25.

1.1K 58 7
                                    

Bolało. I to bardzo. Nie chciałam iść na lekcje ale wiem, że rodzice się wściekną jak je opuszczę. Postanowiłam wymyślić jakaś wymówkę żebym mogła stąd pójść ale przed tym muszę powiadomić Jisoo, że idę do domu.

Szybko weszłam do łazienki i zadzwoniłam do mamy.

Rozmowa

- Halo?
- Hej mamo, bardzo źle się czuje. Mogę pójść do domu?
- A co ci jest?
- Boli mnie brzuch.
- Pójdź do pielęgniarki i niech ci coś na niego da. Nie możesz opuszczać szkoły wiesz o tym. Już zaraz koniec roku szkolnego i nie będziesz musiała chodzić.
- Ale mamo..?
- Bez „ale" idź już na lekcje. Papa
- Pa

Super. Będę teraz musiała tutaj zostać. No nic. Po prostu będę go ignorować. Nie mogę mu pokazać, że jest mi źle więc po prostu będę się zachowywać jak zawsze.

Zadzwonił dzwonek a ja wraz z nim weszłam do sali. Mieliśmy teraz Koreański. Nauczyciel je mi z ręki. Mam same 4 i 5. Wcześniej nie próbowałam wzbudzać zazdrości u Tae ale chyba trzeba to zrobić. Musze sprawdzić czy jeszcze mu na mnie zależy

- Witam klaso, usiądźcie na swoje miejsca i przechodzimy do lekcji- powiedział uśmiechnięty

Gdy wszyscy usiedli zaczął coś tam gadać. Nie słyszałam bo Jisoo zaczęła opowiadać jak poszło z Jungkookiem. Po jej minie nie dało się wywnioskować czy jest dobrze czy źle.

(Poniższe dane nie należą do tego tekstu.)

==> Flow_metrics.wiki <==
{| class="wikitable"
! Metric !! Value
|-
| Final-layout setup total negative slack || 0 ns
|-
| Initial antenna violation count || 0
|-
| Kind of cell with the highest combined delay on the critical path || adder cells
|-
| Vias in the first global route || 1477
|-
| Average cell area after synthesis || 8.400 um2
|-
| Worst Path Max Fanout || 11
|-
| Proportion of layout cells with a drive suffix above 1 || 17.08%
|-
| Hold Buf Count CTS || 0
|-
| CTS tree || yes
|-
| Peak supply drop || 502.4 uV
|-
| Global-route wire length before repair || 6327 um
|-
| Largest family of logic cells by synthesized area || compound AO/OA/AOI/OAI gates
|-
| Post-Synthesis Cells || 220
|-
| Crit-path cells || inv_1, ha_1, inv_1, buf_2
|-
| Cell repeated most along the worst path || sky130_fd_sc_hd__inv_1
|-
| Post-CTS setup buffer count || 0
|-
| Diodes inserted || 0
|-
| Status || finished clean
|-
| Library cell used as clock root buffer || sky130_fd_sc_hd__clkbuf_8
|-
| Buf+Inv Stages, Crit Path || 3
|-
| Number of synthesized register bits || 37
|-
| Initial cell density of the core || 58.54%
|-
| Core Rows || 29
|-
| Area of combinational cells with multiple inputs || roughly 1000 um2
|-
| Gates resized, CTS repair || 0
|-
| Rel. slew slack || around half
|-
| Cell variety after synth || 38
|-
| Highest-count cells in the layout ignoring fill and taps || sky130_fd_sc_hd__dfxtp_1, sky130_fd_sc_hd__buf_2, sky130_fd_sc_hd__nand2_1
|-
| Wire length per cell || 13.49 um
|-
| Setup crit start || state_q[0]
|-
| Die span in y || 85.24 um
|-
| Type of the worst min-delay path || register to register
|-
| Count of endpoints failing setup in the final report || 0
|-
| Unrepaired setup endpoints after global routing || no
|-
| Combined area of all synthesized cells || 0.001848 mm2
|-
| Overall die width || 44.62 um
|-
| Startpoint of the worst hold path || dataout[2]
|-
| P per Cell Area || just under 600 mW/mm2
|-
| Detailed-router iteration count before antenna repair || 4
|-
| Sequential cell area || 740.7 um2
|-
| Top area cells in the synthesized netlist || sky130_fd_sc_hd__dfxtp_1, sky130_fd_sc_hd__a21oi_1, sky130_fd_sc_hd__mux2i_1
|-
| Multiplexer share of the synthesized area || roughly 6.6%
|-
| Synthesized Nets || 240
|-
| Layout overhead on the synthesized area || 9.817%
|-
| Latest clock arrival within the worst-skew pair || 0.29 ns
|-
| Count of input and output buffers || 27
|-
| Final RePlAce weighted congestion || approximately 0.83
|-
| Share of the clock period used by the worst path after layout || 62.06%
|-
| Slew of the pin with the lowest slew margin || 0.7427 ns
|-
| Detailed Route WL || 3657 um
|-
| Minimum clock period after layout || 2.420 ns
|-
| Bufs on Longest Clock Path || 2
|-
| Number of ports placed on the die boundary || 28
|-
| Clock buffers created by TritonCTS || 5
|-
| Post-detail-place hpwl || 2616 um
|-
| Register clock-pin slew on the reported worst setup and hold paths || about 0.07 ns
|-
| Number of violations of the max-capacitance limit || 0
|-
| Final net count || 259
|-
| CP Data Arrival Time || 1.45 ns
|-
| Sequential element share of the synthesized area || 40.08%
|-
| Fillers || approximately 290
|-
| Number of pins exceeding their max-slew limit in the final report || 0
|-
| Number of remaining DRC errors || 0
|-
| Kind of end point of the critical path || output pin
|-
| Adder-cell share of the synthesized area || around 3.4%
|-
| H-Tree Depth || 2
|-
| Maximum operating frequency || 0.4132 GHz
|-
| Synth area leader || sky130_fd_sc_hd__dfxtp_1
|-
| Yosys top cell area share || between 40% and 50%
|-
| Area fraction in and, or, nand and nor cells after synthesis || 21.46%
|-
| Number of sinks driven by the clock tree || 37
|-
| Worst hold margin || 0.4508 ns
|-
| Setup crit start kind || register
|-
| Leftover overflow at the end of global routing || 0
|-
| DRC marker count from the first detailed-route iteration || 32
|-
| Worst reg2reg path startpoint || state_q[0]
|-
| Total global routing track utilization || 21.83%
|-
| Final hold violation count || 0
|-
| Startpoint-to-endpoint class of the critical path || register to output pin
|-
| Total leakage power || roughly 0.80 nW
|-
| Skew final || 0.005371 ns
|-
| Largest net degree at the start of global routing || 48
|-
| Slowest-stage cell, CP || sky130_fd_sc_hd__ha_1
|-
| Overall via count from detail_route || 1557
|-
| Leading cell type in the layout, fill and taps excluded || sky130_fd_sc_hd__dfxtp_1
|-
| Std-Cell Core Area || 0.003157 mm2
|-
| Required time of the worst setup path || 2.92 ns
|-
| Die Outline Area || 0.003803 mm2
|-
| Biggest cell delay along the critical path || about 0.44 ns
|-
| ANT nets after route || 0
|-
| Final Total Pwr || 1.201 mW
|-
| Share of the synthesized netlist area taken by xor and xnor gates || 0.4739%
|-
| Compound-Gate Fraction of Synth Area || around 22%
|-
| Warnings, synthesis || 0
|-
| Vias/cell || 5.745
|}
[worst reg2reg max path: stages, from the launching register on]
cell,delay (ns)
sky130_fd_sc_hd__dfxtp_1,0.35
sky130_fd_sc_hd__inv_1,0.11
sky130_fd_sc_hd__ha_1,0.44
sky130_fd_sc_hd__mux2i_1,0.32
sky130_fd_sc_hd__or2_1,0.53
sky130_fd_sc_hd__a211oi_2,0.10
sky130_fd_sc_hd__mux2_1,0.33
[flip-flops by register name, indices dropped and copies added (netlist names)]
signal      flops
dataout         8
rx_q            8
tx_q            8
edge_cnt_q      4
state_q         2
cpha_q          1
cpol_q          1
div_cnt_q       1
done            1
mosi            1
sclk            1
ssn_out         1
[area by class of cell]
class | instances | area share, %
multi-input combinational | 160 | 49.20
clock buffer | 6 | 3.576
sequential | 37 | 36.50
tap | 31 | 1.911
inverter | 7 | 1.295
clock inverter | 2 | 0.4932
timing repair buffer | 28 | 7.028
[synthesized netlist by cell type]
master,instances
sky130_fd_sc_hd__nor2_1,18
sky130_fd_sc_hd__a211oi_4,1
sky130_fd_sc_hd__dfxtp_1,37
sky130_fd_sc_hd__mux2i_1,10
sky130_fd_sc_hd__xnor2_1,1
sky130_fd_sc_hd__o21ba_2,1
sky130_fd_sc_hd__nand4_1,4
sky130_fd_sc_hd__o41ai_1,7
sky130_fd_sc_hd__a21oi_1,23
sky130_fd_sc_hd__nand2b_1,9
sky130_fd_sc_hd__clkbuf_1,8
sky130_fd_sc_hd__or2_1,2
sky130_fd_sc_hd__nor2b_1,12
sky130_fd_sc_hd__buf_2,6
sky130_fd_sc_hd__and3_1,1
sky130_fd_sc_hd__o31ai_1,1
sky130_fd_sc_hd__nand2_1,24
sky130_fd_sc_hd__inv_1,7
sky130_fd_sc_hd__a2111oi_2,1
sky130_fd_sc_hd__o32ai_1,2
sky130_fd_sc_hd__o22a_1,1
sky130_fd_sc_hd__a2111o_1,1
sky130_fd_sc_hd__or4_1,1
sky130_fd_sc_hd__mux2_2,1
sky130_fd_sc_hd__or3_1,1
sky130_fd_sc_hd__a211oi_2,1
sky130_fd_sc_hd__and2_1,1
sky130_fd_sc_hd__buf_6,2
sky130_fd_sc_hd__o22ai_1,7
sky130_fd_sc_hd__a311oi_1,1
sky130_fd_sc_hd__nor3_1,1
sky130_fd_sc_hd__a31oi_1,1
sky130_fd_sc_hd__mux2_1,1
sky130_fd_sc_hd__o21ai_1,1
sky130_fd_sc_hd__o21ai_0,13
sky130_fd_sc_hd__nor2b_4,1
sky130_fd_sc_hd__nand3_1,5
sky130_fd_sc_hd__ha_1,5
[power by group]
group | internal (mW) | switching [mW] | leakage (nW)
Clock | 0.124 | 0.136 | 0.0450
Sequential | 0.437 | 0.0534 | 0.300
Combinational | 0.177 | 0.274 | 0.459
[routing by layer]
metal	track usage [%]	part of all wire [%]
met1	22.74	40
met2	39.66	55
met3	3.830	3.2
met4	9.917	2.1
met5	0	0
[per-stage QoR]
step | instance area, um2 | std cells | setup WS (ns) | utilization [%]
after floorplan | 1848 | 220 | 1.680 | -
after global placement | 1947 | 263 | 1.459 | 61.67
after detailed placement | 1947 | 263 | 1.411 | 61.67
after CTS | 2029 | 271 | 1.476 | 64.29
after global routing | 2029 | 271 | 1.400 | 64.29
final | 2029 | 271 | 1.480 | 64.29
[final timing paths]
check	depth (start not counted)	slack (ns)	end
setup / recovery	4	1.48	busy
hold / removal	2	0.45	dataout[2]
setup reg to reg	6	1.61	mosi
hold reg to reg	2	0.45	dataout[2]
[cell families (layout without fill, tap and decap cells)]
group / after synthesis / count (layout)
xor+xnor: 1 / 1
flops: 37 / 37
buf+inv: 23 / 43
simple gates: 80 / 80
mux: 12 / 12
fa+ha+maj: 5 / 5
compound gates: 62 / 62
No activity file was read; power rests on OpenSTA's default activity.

- Rozmawiałam z nim...- zaczęła

- No i jak?- zapytałam zaciekawiona

- On powiedział, że też mu się podobam- powiedziała z taką samą miną jak wcześniej

- To chyba dobrze. Dlaczego się nie cieszysz?- zapytałam widząc jej minę

- On powiedział, że nie możemy być razem- rzekła wzdychając

- Co? Dlaczego?- byłam bardzo zdziwiona

- Powiedział, że jestem ładna i w ogóle ale pewnie jestem taka jak wszystkie. Że pewnie mu się znudzę po tygodniu- załamał jej się głos

- O Boże- przytuliłam ją- Co za cham- Jak Jungkook mógł tak jej powiedzieć? Musze sobie z nim poważnie porozmawiać

Postanowiłam odłożyć wzbudzanie zazdrości na później. Teraz mam ważniejszą rzecz na głowie

Od razu po dzwonku pognałam w stronę Jk. Rozmawiał z Tae. Jak zawsze ale i tak musze wyjaśnić to i owo.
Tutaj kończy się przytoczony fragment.